Exercise directions: Only those lines in the data below from the line containing "- Comparing job" through the line containing "diff --git a/flow/config.mk b/flow/config.mk", both included, should be restated word for word.

Saved data entries:
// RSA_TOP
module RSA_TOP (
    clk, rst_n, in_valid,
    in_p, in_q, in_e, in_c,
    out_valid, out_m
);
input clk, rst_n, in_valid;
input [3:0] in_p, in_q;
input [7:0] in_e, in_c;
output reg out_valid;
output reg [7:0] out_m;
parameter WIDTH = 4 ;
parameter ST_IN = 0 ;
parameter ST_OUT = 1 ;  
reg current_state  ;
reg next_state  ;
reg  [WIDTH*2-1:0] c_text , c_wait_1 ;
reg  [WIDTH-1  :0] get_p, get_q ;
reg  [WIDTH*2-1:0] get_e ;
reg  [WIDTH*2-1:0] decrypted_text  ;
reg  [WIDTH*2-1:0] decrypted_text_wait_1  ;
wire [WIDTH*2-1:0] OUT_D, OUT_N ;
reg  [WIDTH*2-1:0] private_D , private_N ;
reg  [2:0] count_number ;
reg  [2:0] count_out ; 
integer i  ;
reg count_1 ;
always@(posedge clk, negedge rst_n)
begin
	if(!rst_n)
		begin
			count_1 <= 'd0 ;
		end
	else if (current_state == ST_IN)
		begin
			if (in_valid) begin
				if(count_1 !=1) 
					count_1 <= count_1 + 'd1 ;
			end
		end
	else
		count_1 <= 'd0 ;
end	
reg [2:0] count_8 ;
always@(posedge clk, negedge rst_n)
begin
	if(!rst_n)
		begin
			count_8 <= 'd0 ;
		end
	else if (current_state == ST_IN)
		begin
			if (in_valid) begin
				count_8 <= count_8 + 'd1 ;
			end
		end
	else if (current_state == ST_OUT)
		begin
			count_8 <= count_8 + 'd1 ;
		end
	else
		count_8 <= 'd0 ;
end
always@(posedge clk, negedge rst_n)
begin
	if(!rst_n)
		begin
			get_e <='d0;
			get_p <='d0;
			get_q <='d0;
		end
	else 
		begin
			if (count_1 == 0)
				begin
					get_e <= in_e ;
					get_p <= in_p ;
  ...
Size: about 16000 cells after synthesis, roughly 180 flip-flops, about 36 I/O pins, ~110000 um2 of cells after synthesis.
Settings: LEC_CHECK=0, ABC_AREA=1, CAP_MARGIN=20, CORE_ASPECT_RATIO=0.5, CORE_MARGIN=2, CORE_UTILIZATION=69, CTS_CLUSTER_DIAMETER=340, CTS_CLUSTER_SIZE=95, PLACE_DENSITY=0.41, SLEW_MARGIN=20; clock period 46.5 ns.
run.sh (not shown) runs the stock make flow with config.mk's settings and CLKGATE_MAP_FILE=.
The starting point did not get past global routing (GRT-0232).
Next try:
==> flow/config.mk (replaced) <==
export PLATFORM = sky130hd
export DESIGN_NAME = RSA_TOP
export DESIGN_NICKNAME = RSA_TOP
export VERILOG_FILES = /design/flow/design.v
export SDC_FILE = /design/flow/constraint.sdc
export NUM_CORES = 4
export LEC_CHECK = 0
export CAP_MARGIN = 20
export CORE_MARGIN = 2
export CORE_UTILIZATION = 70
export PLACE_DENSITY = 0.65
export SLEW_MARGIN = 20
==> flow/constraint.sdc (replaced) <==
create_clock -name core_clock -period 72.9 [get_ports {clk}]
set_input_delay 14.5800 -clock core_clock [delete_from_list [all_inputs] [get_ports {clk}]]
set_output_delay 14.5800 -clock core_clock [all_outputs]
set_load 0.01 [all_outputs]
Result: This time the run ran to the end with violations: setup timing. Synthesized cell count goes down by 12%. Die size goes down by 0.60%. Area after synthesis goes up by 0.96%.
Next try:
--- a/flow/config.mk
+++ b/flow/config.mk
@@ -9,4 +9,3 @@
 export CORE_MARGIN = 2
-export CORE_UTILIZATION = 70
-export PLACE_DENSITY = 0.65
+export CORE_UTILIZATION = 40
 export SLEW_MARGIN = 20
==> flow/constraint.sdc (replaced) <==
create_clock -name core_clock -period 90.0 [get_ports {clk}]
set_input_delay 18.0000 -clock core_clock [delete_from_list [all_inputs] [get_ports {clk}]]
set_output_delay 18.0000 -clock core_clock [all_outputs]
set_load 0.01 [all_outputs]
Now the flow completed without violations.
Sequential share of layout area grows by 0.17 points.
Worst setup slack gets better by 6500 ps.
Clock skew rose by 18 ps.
...
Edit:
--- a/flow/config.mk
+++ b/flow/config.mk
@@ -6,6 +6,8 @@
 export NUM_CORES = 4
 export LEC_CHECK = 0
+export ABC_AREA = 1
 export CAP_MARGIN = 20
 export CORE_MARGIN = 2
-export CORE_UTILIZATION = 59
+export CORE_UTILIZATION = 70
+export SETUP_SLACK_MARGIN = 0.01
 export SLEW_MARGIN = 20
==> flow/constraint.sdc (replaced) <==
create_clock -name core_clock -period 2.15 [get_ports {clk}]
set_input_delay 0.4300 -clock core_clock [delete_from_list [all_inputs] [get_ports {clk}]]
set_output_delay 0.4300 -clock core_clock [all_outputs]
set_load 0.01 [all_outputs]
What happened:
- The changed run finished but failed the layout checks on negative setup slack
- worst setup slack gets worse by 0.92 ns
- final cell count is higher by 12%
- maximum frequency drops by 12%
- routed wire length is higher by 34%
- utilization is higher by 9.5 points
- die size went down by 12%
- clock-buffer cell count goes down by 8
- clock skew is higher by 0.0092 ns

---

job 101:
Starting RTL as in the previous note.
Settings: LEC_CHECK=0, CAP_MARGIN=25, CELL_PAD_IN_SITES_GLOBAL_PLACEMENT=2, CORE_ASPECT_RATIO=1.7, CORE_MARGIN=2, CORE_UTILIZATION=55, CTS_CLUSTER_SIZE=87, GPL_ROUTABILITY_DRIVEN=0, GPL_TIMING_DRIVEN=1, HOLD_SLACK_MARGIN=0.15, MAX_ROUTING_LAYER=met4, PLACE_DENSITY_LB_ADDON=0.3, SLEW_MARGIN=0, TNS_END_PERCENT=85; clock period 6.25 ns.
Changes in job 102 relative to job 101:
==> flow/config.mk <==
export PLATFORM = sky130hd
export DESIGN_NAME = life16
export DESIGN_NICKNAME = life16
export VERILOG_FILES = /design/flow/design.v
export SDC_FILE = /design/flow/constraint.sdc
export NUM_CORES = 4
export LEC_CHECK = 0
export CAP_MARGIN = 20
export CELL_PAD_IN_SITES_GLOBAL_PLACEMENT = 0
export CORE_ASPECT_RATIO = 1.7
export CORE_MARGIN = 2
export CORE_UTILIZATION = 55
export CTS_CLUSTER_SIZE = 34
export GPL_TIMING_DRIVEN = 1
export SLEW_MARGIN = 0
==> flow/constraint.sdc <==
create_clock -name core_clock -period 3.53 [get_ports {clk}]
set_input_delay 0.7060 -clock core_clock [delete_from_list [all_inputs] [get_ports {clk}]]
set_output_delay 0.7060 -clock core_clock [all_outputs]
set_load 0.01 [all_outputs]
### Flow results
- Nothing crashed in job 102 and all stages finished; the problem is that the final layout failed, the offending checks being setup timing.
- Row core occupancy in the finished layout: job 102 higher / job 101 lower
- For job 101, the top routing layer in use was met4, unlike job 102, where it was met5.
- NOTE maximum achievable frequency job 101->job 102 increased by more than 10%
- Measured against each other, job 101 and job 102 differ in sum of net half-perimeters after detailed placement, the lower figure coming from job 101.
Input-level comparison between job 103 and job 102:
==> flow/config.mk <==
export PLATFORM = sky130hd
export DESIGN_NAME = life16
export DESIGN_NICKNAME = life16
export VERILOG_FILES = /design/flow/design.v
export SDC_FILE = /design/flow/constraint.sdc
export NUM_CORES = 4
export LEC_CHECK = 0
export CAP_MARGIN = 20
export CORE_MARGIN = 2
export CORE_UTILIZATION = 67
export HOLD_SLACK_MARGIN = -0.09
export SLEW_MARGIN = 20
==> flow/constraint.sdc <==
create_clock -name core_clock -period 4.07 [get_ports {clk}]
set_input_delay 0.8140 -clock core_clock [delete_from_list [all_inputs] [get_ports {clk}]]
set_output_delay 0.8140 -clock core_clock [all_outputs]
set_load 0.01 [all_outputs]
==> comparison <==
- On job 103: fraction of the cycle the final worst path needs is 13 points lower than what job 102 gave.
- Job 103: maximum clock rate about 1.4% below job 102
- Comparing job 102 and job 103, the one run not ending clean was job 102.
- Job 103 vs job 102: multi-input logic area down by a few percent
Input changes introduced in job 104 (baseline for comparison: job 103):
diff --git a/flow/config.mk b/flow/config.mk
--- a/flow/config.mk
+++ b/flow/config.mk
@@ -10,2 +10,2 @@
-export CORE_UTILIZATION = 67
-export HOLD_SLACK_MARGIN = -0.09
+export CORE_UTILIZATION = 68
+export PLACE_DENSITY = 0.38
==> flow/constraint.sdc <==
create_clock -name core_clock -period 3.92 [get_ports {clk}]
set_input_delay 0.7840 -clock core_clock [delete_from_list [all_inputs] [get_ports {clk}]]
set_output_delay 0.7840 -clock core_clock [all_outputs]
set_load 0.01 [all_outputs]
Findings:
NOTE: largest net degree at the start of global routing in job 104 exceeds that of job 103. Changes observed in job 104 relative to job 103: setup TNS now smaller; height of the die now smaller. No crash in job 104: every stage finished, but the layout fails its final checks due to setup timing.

Answer to this problem:
- Comparing job 102 and job 103, the one run not ending clean was job 102.
- Job 103 vs job 102: multi-input logic area down by a few percent
Input changes introduced in job 104 (baseline for comparison: job 103):
diff --git a/flow/config.mk b/flow/config.mk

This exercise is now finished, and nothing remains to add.